Я ушёл в себя на полгода, ни с кем не общался, не мог работать — но потом пришло осознание, что это было зря, что это не помогало. Наоборот, если бы я всё это время пытался поддерживать жену, а она меня, обоим было бы легче. Не бойтесь и не стесняйтесь плакать. Ищите тех, кто сможет вас поддержать, разделить с вами боль. Мы с женой не обращались за психологической помощью — но для многих это хороший вариант. Мне очень помогало поговорить со священником или просто прийти в церковь, побыть там — это успокаивало.

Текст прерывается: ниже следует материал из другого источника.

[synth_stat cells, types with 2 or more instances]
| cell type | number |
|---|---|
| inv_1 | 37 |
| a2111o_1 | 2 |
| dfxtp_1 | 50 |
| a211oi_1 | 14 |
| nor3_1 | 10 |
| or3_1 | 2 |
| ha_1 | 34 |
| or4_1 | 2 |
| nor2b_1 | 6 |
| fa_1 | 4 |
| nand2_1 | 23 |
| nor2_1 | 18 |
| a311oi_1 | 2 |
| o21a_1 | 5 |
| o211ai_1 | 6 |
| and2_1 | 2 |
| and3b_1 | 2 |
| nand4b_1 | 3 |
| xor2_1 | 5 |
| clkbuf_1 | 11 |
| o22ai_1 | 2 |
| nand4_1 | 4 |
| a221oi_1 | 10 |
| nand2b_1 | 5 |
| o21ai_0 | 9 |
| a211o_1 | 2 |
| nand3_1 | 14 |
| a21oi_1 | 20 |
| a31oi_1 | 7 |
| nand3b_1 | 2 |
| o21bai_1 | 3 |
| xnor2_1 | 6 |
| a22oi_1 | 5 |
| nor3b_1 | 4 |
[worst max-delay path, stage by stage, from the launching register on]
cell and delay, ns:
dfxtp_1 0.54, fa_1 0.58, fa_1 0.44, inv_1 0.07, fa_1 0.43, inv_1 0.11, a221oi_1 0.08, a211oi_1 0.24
[src/lidar_pkg.sv]
package lidar_pkg;

  // Data widths
  localparam int RESULT_W = 16;
  localparam int BYTE_W   = 8;

  // One TDC measurement
  typedef logic [RESULT_W-1:0] sample_t;

  // TDC SPI opcodes
  typedef enum logic [BYTE_W-1:0] {
    OP_DUMMY       = 8'h00,
    OP_READ_RESULT = 8'hB0
  } tdc_opcode_e;

  // Channel controller states
  typedef enum logic [2:0] {
    ST_IDLE,
    ST_FIRE,
    ST_WAIT_INT,
    ST_SPI_CMD,
    ST_SPI_HI,
    ST_SPI_LO,
    ST_PUSH
  } tdc_state_e;

  // Frame sequencer states
  typedef enum logic [1:0] {
    PK_SCAN,
    PK_HDR,
    PK_HI,
    PK_LO
  } pack_state_e;

  // Upper nibble of every frame header
  localparam logic [3:0] FRAME_SYNC = 4'hA;

  // Default build parameters, overridden from the top level
  localparam int DEF_N_CHANNELS = 2;
  localparam int DEF_SHOOT_DIV  = 2000;
  localparam int DEF_SPI_DIV    = 4;
  localparam int DEF_REF_DIV    = 8;
  localparam int DEF_BAUD_DIV   = 16;
  localparam int DEF_FIFO_DEPTH = 4;

endpackage

[src/ref_clk_divider.sv]
`timescale 1ns/1ps

module ref_clk_divider import lidar_pkg::*; #(
  parameter int REF_DIV = DEF_REF_DIV
) (
  input  logic clk,
  input  logic rst_n,
  output logic ref_clk
);

  // Half period in system clocks
  localparam int HALF  = REF_DIV / 2;
  localparam int CNT_W = (HALF > 1) ? $clog2(HALF) : 1;

  logic [CNT_W-1:0] cnt;

  // Toggle every HALF cycles, giving clk / REF_DIV
  always_ff @(posedge clk) begin
    if (!rst_n) begin
      cnt     <= '0;
      ref_clk <= 1'b0;
    end else if (cnt == CNT_W'(HALF - 1)) begin
      cnt     <= '0;
      ref_clk <= ~ref_clk;
    end else begin
      cnt <= cnt + 1'b1;
    end
  end

endmodule

[src/tdc_spi_master.sv]
`timescale 1ns/1ps

module tdc_spi_master import lidar_pkg::*; #(
  parameter int SPI_DIV = DEF_SPI_DIV
) (
  input  logic              clk,
  input  logic              rst_n,
  input  logic              xfer_start,
  input  logic [BYTE_W-1:0] xfer_byte,
  input  logic              hold_cs,
  input  logic              miso,
  output logic              busy,
  output logic [BYTE_W-1:0] rx_byte,
  output logic              mosi,
  output logic              sck,
  output logic              cs
);

  localparam int DIV_W = (SPI_DIV > 1) ? $clog2(SPI_DIV) : 1;
  // Two SCK edges per bit
  localparam int LAST_HALF = 2 * BYTE_W - 1;

  logic [DIV_W-1:0]  div_cnt;
  logic [3:0]        half_cnt;
  logic [BYTE_W-2:0] tx_shift;
  logic              hold_q;
  logic              load;
  logic              tick;
  logic              rise;
  logic              fall;
  logic              last;

  // Accept a byte only while idle
  assign load = xfer_start && !busy;
  // End of one SCK half period
  assign tick = busy && (div_cnt == DIV_W'(SPI_DIV - 1));
  // Mode 0, sample on rising SCK, shift on falling SCK
  assign rise = tick && !sck;
  assign fall = tick && sck;
  // Falling edge of bit 0 closes the byte
  assign last = fall && (half_cnt == 4'(LAST_HALF));

  always_ff @(posedge clk) begin
    if (!rst_n) begin
      busy     <= 1'b0;
      sck      <= 1'b0;
      cs       <= 1'b1;
      mosi     <= 1'b0;
      hold_q   <= 1'b0;
      div_cnt  <= '0;
      half_cnt <= '0;
    end else if (load) begin
      busy     <= 1'b1;
      cs       <= 1'b0;
      hold_q   <= hold_cs;
      // MSB on the line before the first rising edge
      mosi     <= xfer_byte[BYTE_W-1];
      div_cnt  <= '0;
      half_cnt <= '0;
    end else if (tick) begin
      div_cnt  <= '0;
      half_cnt <= half_cnt + 1'b1;
      sck      <= ~sck;
      if (last) begin
        busy <= 1'b0;
        // Keep CS low between bytes of one transaction
        cs   <= ~hold_q;
      end else if (fall) begin
        mosi <= tx_shift[BYTE_W-2];
      end
    end else if (busy) begin
      div_cnt <= div_cnt + 1'b1;
    end
  end

  // Shift registers, no reset needed
  always_ff @(posedge clk) begin
    // MSB goes straight to mosi, only the rest waits here
    if (load) begin
      tx_shift <= xfer_byte[BYTE_W-2:0];
    end else if (fall && !last) begin
      tx_shift <= {tx_shift[BYTE_W-3:0], 1'b0};
    end
    // Received byte stays valid once busy drops
    if (rise) begin
      rx_byte <= {rx_byte[BYTE_W-2:0], miso};
    end
  end

endmodule

[src/tdc_control.sv]
`timescale 1ns/1ps

module tdc_control import lidar_pkg::*; #(
  parameter int SHOOT_DIV  = DEF_SHOOT_DIV,
  parameter int FIFO_DEPTH = DEF_FIFO_DEPTH
) (
  input  logic              clk,
  input  logic              rst_n,
  input  logic              enable,
  input  logic              intb,
  input  logic              spi_busy,
  input  logic [BYTE_W-1:0] spi_rx_byte,
  input  logic              credit_return,
  output logic              start_signal,
  output logic              spi_start,
  output tdc_opcode_e       spi_byte,
  output logic              spi_hold_cs,
  output logic              push,
  output sample_t           push_data
);

  localparam int SHOT_W = (SHOOT_DIV > 1) ? $clog2(SHOOT_DIV) : 1;
  localparam int CRED_W = $clog2(FIFO_DEPTH + 1);

  tdc_state_e        state;
  logic [SHOT_W-1:0] shot_cnt;
  logic              shot;
  logic [CRED_W-1:0] credits;
  logic              busy_q;
  logic              spi_done;

  // Shot timer expiry, once every SHOOT_DIV cycles
  assign shot = (shot_cnt == SHOT_W'(SHOOT_DIV - 1));
  // Falling edge of SPI busy marks a finished byte
  assign spi_done = busy_q && !spi_busy;
  // Push lands the cycle after CS goes high
  assign push = (state == ST_PUSH);

  // Free running shot timer
  always_ff @(posedge clk) begin
    if (!rst_n) begin
      shot_cnt <= '0;
    end else if (shot) begin
      shot_cnt <= '0;
    end else begin
      shot_cnt <= shot_cnt + 1'b1;
    end
  end

  // Free FIFO slots, one spent per push
  always_ff @(posedge clk) begin
    if (!rst_n) begin
      credits <= CRED_W'(FIFO_DEPTH);
    end else if (push && !credit_return) begin
      credits <= credits - 1'b1;
    end else if (credit_return && !push) begin
      credits <= credits + 1'b1;
    end
  end

  // Shot, interrupt wait, three byte readout
  always_ff @(posedge clk) begin
    if (!rst_n) begin
      state        <= ST_IDLE;
      start_signal <= 1'b0;
      spi_start    <= 1'b0;
      spi_byte     <= OP_DUMMY;
      spi_hold_cs  <= 1'b0;
      busy_q       <= 1'b0;
    end else begin
      busy_q       <= spi_busy;
      start_signal <= 1'b0;
      spi_start    <= 1'b0;
      case (state)
        ST_IDLE: begin
          // Shot skipped when disabled or out of credits
          if (shot && enable && (credits != '0)) begin
            start_signal <= 1'b1;
            state        <= ST_FIRE;
          end
        end
        ST_FIRE: begin
          state <= ST_WAIT_INT;
        end
        ST_WAIT_INT: begin
          // Active low interrupt, measurement ready
          if (!intb) begin
            spi_start   <= 1'b1;
            spi_byte    <= OP_READ_RESULT;
            spi_hold_cs <= 1'b1;
            state       <= ST_SPI_CMD;
          end
        end
        ST_SPI_CMD: begin
          if (spi_done) begin
            spi_start   <= 1'b1;
            spi_byte    <= OP_DUMMY;
            spi_hold_cs <= 1'b1;
            state       <= ST_SPI_HI;
          end
        end
        ST_SPI_HI: begin
          // Last byte releases CS
          if (spi_done) begin
            spi_start   <= 1'b1;
            spi_byte    <= OP_DUMMY;
            spi_hold_cs <= 1'b0;
            state       <= ST_SPI_LO;
          end
        end
        ST_SPI_LO: begin
          if (spi_done) begin
            state <= ST_PUSH;
          end
        end
        ST_PUSH: begin
          state <= ST_IDLE;
        end
        default: begin
          state <= ST_IDLE;
        end
      endcase
    end
  end

  // Result assembly, high byte first
  always_ff @(posedge clk) begin
    if ((state == ST_SPI_HI) && spi_done) begin
      push_data[RESULT_W-1:BYTE_W] <= spi_rx_byte;
    end
    if ((state == ST_SPI_LO) && spi_done) begin
      push_data[BYTE_W-1:0] <= spi_rx_byte;
    end
  end

endmodule
--- src/common/opl_ops_pkg.sv ---
`default_nettype none

package opl_ops_pkg;

    localparam int NUM_OPERATORS = 18;     // operator slots per sample
    localparam int NUM_CHANNELS = 9;       // two operators each
    localparam int SLOT_CYCLES = 2;        // modulator result ready for its carrier
    localparam int PIPELINE_DELAY = 6;     // issue to result

    localparam int OP_NUM_WIDTH = 5;
    localparam int CHAN_WIDTH = 4;
    localparam int REG_ADDR_WIDTH = 8;
    localparam int REG_DATA_WIDTH = 8;

    localparam int FNUM_WIDTH = 10;
    localparam int BLOCK_WIDTH = 3;
    localparam int MULT_WIDTH = 4;
    localparam int TL_WIDTH = 6;

    localparam int PHASE_WIDTH = 20;       // accumulator
    localparam int PHASE_INDEX_WIDTH = 10; // top bits used as wave index
    localparam int OP_OUT_WIDTH = 13;

    typedef struct packed {
        logic                      valid;
        logic [REG_ADDR_WIDTH-1:0] address;
        logic [REG_DATA_WIDTH-1:0] data;
    } reg_wr_t;

    typedef struct packed {
        logic                    valid;
        logic [OP_NUM_WIDTH-1:0] op_num;
    } op_tag_t;

    typedef struct packed {
        logic [MULT_WIDTH-1:0]  mult;
        logic [TL_WIDTH-1:0]    tl;
        logic [FNUM_WIDTH-1:0]  fnum;
        logic [BLOCK_WIDTH-1:0] block;
        logic                   kon;
        logic                   cnt;   // 1 = additive
    } op_params_t;

    typedef struct packed {
        logic                           valid;
        logic [OP_NUM_WIDTH-1:0]        op_num;
        logic signed [OP_OUT_WIDTH-1:0] op_out;
    } operator_out_t;

    typedef enum logic [1:0] {
        SEQ_IDLE,
        SEQ_ISSUE,
        SEQ_WAIT
    } seq_state_t;

    // ops n and n+3 of each group of six share a channel
    function automatic logic [CHAN_WIDTH-1:0] op_channel(input logic [OP_NUM_WIDTH-1:0] op_num);
        int group;
        int pos;
        group = int'(op_num) / 6;
        pos = int'(op_num) % 6;
        return CHAN_WIDTH'(group * 3 + pos % 3);
    endfunction

    function automatic logic op_is_carrier(input logic [OP_NUM_WIDTH-1:0] op_num);
        return (int'(op_num) % 6) >= 3;
    endfunction

    // register offset of an operator, two-entry gap after every six
    function automatic logic [OP_NUM_WIDTH-1:0] op_slot_addr(input logic [OP_NUM_WIDTH-1:0] op_num);
        if (op_num < 6)
            return op_num;
        else if (op_num < 12)
            return op_num + OP_NUM_WIDTH'(2);
        else
            return op_num + OP_NUM_WIDTH'(4);
    endfunction

endpackage

`default_nettype wire

--- src/source/slot_sequencer.sv ---
`timescale 1ns/1ps
`default_nettype none

module slot_sequencer #(
    parameter int NUM_OPERATORS = opl_ops_pkg::NUM_OPERATORS,
    parameter int SLOT_CYCLES = opl_ops_pkg::SLOT_CYCLES
) (
    input  logic                        clk,
    input  logic                        rst_n,
    input  logic                        sample_clk_en,
    input  opl_ops_pkg::operator_out_t  operator_out,
    output opl_ops_pkg::op_tag_t        issue,
    output logic                        ops_done_pulse
);
    import opl_ops_pkg::*;

    // SLOT_CYCLES must be at least 2, the issue cycle plus waits
    localparam int CYC_WIDTH = $clog2(SLOT_CYCLES);
    localparam logic [OP_NUM_WIDTH-1:0] LAST_SLOT = OP_NUM_WIDTH'(NUM_OPERATORS - 1);
    localparam logic [CYC_WIDTH-1:0] LAST_WAIT = CYC_WIDTH'(SLOT_CYCLES - 2);

    seq_state_t state;
    logic [OP_NUM_WIDTH-1:0] slot_num;
    logic [CYC_WIDTH-1:0] wait_cnt;

    always_ff @(posedge clk or negedge rst_n) begin
        if (!rst_n) begin
            state <= SEQ_IDLE;
            slot_num <= '0;
            wait_cnt <= '0;
        end else begin
            case (state)
                SEQ_IDLE: begin
                    slot_num <= '0;
                    if (sample_clk_en)
                        state <= SEQ_ISSUE;   // strobe only taken here
                end
                SEQ_ISSUE: begin
                    wait_cnt <= '0;
                    state <= SEQ_WAIT;
                end
                SEQ_WAIT: begin
                    if (wait_cnt != LAST_WAIT) begin
                        wait_cnt <= wait_cnt + 1'b1;
                    end else if (slot_num == LAST_SLOT) begin
                        state <= SEQ_IDLE;    // sample finished
                    end else begin
                        slot_num <= slot_num + 1'b1;
                        state <= SEQ_ISSUE;
                    end
                end
                default: state <= SEQ_IDLE;
            endcase
        end
    end

    // one issue in the first cycle of each slot
    assign issue.valid = (state == SEQ_ISSUE);
    assign issue.op_num = slot_num;

    always_ff @(posedge clk or negedge rst_n) begin
        if (!rst_n)
            ops_done_pulse <= 1'b0;
        else
            ops_done_pulse <= operator_out.valid && (operator_out.op_num == LAST_SLOT);
    end

endmodule

`default_nettype wire

--- src/source/operator_regs.sv ---
`timescale 1ns/1ps
`default_nettype none

module operator_regs (
    input  logic                    clk,
    input  logic                    rst_n,
    input  opl_ops_pkg::reg_wr_t    reg_wr,
    input  opl_ops_pkg::op_tag_t    issue,
    output opl_ops_pkg::op_params_t params
);
    import opl_ops_pkg::*;

    localparam logic [2:0] MULT_PAGE = 3'h1;      // 0x20 window
    localparam logic [2:0] TL_PAGE = 3'h2;        // 0x40 window
    localparam logic [3:0] FNUM_LO_PAGE = 4'hA;
    localparam logic [3:0] KON_BLOCK_PAGE = 4'hB;
    localparam logic [3:0] CNT_PAGE = 4'hC;

    logic [MULT_WIDTH-1:0] mult_q [NUM_OPERATORS];
    logic [TL_WIDTH-1:0] tl_q [NUM_OPERATORS];
    logic [FNUM_WIDTH-1:0] fnum_q [NUM_CHANNELS];
    logic [BLOCK_WIDTH-1:0] block_q [NUM_CHANNELS];
    logic [NUM_CHANNELS-1:0] kon_q;
    logic [NUM_CHANNELS-1:0] cnt_q;

    logic [2:0] op_page;
    logic [3:0] ch_page;
    logic [NUM_OPERATORS-1:0] op_hit;
    logic [NUM_CHANNELS-1:0] ch_hit;
    logic [CHAN_WIDTH-1:0] rd_chan;

    assign op_page = reg_wr.address[REG_ADDR_WIDTH-1:OP_NUM_WIDTH];
    assign ch_page = reg_wr.address[REG_ADDR_WIDTH-1:CHAN_WIDTH];

    // gap offsets match no operator and fall through
    always_comb begin
        for (int i = 0; i < NUM_OPERATORS; i++) begin
            op_hit[i] = reg_wr.address[OP_NUM_WIDTH-1:0] == op_slot_addr(OP_NUM_WIDTH'(i));
        end
        for (int c = 0; c < NUM_CHANNELS; c++) begin
            ch_hit[c] = reg_wr.address[CHAN_WIDTH-1:0] == CHAN_WIDTH'(c);
        end
    end

    always_ff @(posedge clk or negedge rst_n) begin
        if (!rst_n) begin
            for (int i = 0; i < NUM_OPERATORS; i++) begin
                mult_q[i] <= '0;
                tl_q[i] <= '0;
            end
            for (int c = 0; c < NUM_CHANNELS; c++) begin
                fnum_q[c] <= '0;
                block_q[c] <= '0;
            end
            kon_q <= '0;
            cnt_q <= '0;
        end else if (reg_wr.valid) begin
            for (int i = 0; i < NUM_OPERATORS; i++) begin
                if (op_hit[i] && op_page == MULT_PAGE)
                    mult_q[i] <= reg_wr.data[MULT_WIDTH-1:0];
                if (op_hit[i] && op_page == TL_PAGE)
                    tl_q[i] <= reg_wr.data[TL_WIDTH-1:0];
            end
            for (int c = 0; c < NUM_CHANNELS; c++) begin
                if (ch_hit[c]) begin
                    case (ch_page)
                        FNUM_LO_PAGE: fnum_q[c][7:0] <= reg_wr.data;
                        KON_BLOCK_PAGE: begin
                            kon_q[c] <= reg_wr.data[5];
                            block_q[c] <= reg_wr.data[4:2];
                            fnum_q[c][9:8] <= reg_wr.data[1:0];
                        end
                        CNT_PAGE: cnt_q[c] <= reg_wr.data[0];
                        default: ;
                    endcase
                end
            end
        end
    end

    assign rd_chan = op_channel(issue.op_num);

    // settings of the issued slot, ready in stage 1
    always_ff @(posedge clk) begin
        if (issue.valid) begin
            params.mult <= mult_q[issue.op_num];
            params.tl <= tl_q[issue.op_num];
            params.fnum <= fnum_q[rd_chan];
            params.block <= block_q[rd_chan];
            params.kon <= kon_q[rd_chan];
            params.cnt <= cnt_q[rd_chan];
        end
    end

endmodule

`default_nettype wire

--- src/source/modulation_router.sv ---
`timescale 1ns/1ps
`default_nettype none

module modulation_router (
    input  logic                                      clk,
    input  logic                                      rst_n,
    input  opl_ops_pkg::op_tag_t                      issue,
    input  opl_ops_pkg::operator_out_t                operator_out,
    input  logic                                      cnt,
    output logic signed [opl_ops_pkg::OP_OUT_WIDTH-1:0] modulation
);
    import opl_ops_pkg::*;

    op_tag_t tag_p1;
    logic signed [OP_OUT_WIDTH-1:0] last_out;
    logic use_mod;

    always_ff @(posedge clk or negedge rst_n) begin
        if (!rst_n)
            tag_p1 <= '0;
        else
            tag_p1 <= issue;
    end

    // op k-3 finishes in the issue cycle of op k
    always_ff @(posedge clk) begin
        if (operator_out.valid)
            last_out <= operator_out.op_out;
    end

    assign use_mod = tag_p1.valid && op_is_carrier(tag_p1.op_num) && !cnt;  // FM only
    assign modulation = use_mod ? last_out : '0;

endmodule

`default_nettype wire

--- src/operator/phase_gen.sv ---
`timescale 1ns/1ps
`default_nettype none

module phase_gen #(
    parameter int PHASE_WIDTH = opl_ops_pkg::PHASE_WIDTH
) (
    input  logic                                          clk,
    input  logic                                          rst_n,
    input  opl_ops_pkg::op_tag_t                          tag_in,
    input  opl_ops_pkg::op_params_t                       params,
    input  logic signed [opl_ops_pkg::OP_OUT_WIDTH-1:0]   modulation,
    output opl_ops_pkg::op_tag_t                          tag_out,
    output logic [opl_ops_pkg::PHASE_INDEX_WIDTH-1:0]     phase_index,
    output logic                                          kon_out,
    output logic [opl_ops_pkg::TL_WIDTH-1:0]              tl_out
);
    import opl_ops_pkg::*;

    localparam int FREQ_WIDTH = FNUM_WIDTH + (2 ** BLOCK_WIDTH) - 1;  // fnum at block 7
    localparam int STEP_WIDTH = FREQ_WIDTH + MULT_WIDTH;

    logic [PHASE_WIDTH-1:0] phase_acc [NUM_OPERATORS];
    op_tag_t tag_s1;
    op_tag_t tag_s2;
    op_tag_t tag_s3;
    logic [FREQ_WIDTH-1:0] freq;
    logic [STEP_WIDTH-1:0] step_full;
    logic [PHASE_WIDTH-1:0] step_s2;
    logic [PHASE_WIDTH-1:0] acc_next;
    logic kon_s2;
    logic kon_s3;
    logic [TL_WIDTH-1:0] tl_s2;
    logic [TL_WIDTH-1:0] tl_s3;
    logic [PHASE_INDEX_WIDTH-1:0] mod_s2;
    logic [PHASE_INDEX_WIDTH-1:0] mod_s3;
    logic [PHASE_INDEX_WIDTH-1:0] phase_s3;

    assign freq = FREQ_WIDTH'(params.fnum) << params.block;
    assign step_full = freq * params.mult;
    assign acc_next = kon_s2 ? phase_acc[tag_s2.op_num] + step_s2 : '0;  // key-off restarts

    always_ff @(posedge clk or negedge rst_n) begin
        if (!rst_n) begin
            tag_s1 <= '0;
            tag_s2 <= '0;
            tag_s3 <= '0;
            tag_out <= '0;
        end else begin
            tag_s1 <= tag_in;
            tag_s2 <= tag_s1;
            tag_s3 <= tag_s2;
            tag_out <= tag_s3;
        end
    end

    // slot is revisited only every sample, no read-write hazard
    always_ff @(posedge clk or negedge rst_n) begin
        if (!rst_n) begin
            for (int i = 0; i < NUM_OPERATORS; i++) begin
                phase_acc[i] <= '0;
            end
        end else if (tag_s2.valid) begin
            phase_acc[tag_s2.op_num] <= acc_next;
        end
    end

    always_ff @(posedge clk) begin
        step_s2 <= step_full[PHASE_WIDTH-1:0];   // wraps mod 2^20
        kon_s2 <= params.kon;
        tl_s2 <= params.tl;
        mod_s2 <= modulation[PHASE_INDEX_WIDTH-1:0];
        phase_s3 <= acc_next[PHASE_WIDTH-1 -: PHASE_INDEX_WIDTH];
        kon_s3 <= kon_s2;
        tl_s3 <= tl_s2;
        mod_s3 <= mod_s2;
        phase_index <= phase_s3 + mod_s3;        // wraps mod 1024
        kon_out <= kon_s3;
        tl_out <= tl_s3;
    end

endmodule

`default_nettype wire

--- src/operator/wave_shaper.sv ---
`timescale 1ns/1ps
`default_nettype none

module wave_shaper (
    input  logic                                       clk,
    input  logic                                       rst_n,
    input  opl_ops_pkg::op_tag_t                       tag_in,
    input  logic [opl_ops_pkg::PHASE_INDEX_WIDTH-1:0]  phase_index,
    input  logic                                       kon,
    input  logic [opl_ops_pkg::TL_WIDTH-1:0]           tl,
    output opl_ops_pkg::operator_out_t                 operator_out
);
    import opl_ops_pkg::*;

    localparam int SHIFT_WIDTH = TL_WIDTH - 3;   // tl/8

    op_tag_t tag_s5;
    logic signed [OP_OUT_WIDTH-1:0] saw;
    logic signed [OP_OUT_WIDTH-1:0] wave_s5;
    logic [SHIFT_WIDTH-1:0] shift_s5;

    // index read as a signed sawtooth
    assign saw = $signed(phase_index);

    always_ff @(posedge clk or negedge rst_n) begin
        if (!rst_n)
            tag_s5 <= '0;
        else
            tag_s5 <= tag_in;
    end

    always_ff @(posedge clk) begin
        wave_s5 <= kon ? saw : '0;               // silent on key-off
        shift_s5 <= tl[TL_WIDTH-1:3];
    end

    // attenuation, result visible in stage 6
    always_ff @(posedge clk or negedge rst_n) begin
        if (!rst_n) begin
            operator_out <= '0;
        end else begin
            operator_out.valid <= tag_s5.valid;
            operator_out.op_num <= tag_s5.op_num;
            operator_out.op_out <= wave_s5 >>> shift_s5;
        end
    end

endmodule

`default_nettype wire

--- src/source/opl_operators.sv ---
`timescale 1ns/1ps
`default_nettype none

module opl_operators #(
    parameter int NUM_OPERATORS = opl_ops_pkg::NUM_OPERATORS,
    parameter int SLOT_CYCLES = opl_ops_pkg::SLOT_CYCLES,
    parameter int PHASE_WIDTH = opl_ops_pkg::PHASE_WIDTH
) (
    input  logic                        clk,
    input  logic                        rst_n,
    input  logic                        sample_clk_en,
    input  opl_ops_pkg::reg_wr_t        reg_wr,
    output opl_ops_pkg::operator_out_t  operator_out,
    output logic                        ops_done_pulse
);
    import opl_ops_pkg::*;

    op_tag_t issue;
    op_params_t params;
    logic signed [OP_OUT_WIDTH-1:0] modulation;
    op_tag_t phase_tag;
    logic [PHASE_INDEX_WIDTH-1:0] phase_index;
    logic phase_kon;
    logic [TL_WIDTH-1:0] phase_tl;

    slot_sequencer #(
        .NUM_OPERATORS(NUM_OPERATORS),
        .SLOT_CYCLES(SLOT_CYCLES)
    ) slot_sequencer_inst (
        .clk,
        .rst_n,
        .sample_clk_en,
        .operator_out,
        .issue,
        .ops_done_pulse
    );

    operator_regs operator_regs_inst (
        .clk,
        .rst_n,
        .reg_wr,
        .issue,
        .params
    );

    modulation_router modulation_router_inst (
        .clk,
        .rst_n,
        .issue,
        .operator_out,
        .cnt(params.cnt),
        .modulation
    );

    phase_gen #(
        .PHASE_WIDTH(PHASE_WIDTH)
    ) phase_gen_inst (
        .clk,
        .rst_n,
        .tag_in(issue),
        .params,
        .modulation,
        .tag_out(phase_tag),
        .phase_index,
        .kon_out(phase_kon),
        .tl_out(phase_tl)
    );

    wave_shaper wave_shaper_inst (
        .clk,
        .rst_n,
        .tag_in(phase_tag),
        .phase_index,
        .kon(phase_kon),
        .tl(phase_tl),
        .operator_out
    );

endmodule

`default_nettype wire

Не вините себя. После смерти сына мы начали вспоминать какие-то мелкие ссоры, говорить «надо было жить нормально», думать, что ребёнок заболел, потому что видел, как мы ругались. К сожалению, многие пары не выдерживают трагедии и расстаются — но мне кажется, такие моменты должны сближать. Не надо винить себя или друг друга, думать, что вы что-то неправильно сделали. Рак — это чрезвычайное происшествие, он просто появился и всё, и никто в этом не виноват. Как и возгорание — оно может произойти когда угодно; конечно, есть виновные в том, что системы безопасности не работали, но это точно не родители погибших детей.

Продолжайте жить. Не проходит ни одного дня, чтобы я не вспомнил о сыне и не всплакнул — но чуть легче всё же становится. Легче, потому что продолжаешь жить, ставишь новые цели, общаешься с людьми. Я считаю, что в память о сыне мы должны жить лучше, чем раньше: без ссор, без плохих поступков. Что-то планировать, построить дом; приходить на кладбище и рассказывать ему, что происходит в нашей жизни. Я верю, что он за нами наблюдает, и я не хочу его расстраивать. Пусть он видит, что у мамы с папой и братика всё хорошо. Когда я плачу, я вытираю слёзы, улыбаюсь и говорю: «Сын, извини». Представьте, что ваши дети вас видят, и берите себя в руки ради них. Младшему сыну было два года, он всё понимал, он был дома, когда умер брат. Он перенёс это спокойно — думаю, осознание придёт позже. Он очень хочет, чтобы у него снова был братик или сестрёнка — и мы постараемся ему это дать.

Проявляйте максимальное терпение и спокойствие в отношении бесконечных бумажек. Это трудно, но неизбежно. Если что-то нужно, продолжайте просить, в итоге обычно люди всё-таки идут навстречу. Обращайтесь в благотворительные фонды. Нам очень помогал фонд, который работал в больнице. Они помогают многим людям и многими действиями — и финансово, и организаторски, и в бытовых вопросах, что-то привезти или отвезти. Нам предлагали помочь с организацией похорон; нам не понадобилось, но, думаю, для многих людей это актуально — не отвергайте эту помощь. Важно, что большинство людей, работающих в благотворительных фондах, сами прошли через потерю близких и понимают, что вы чувствуете.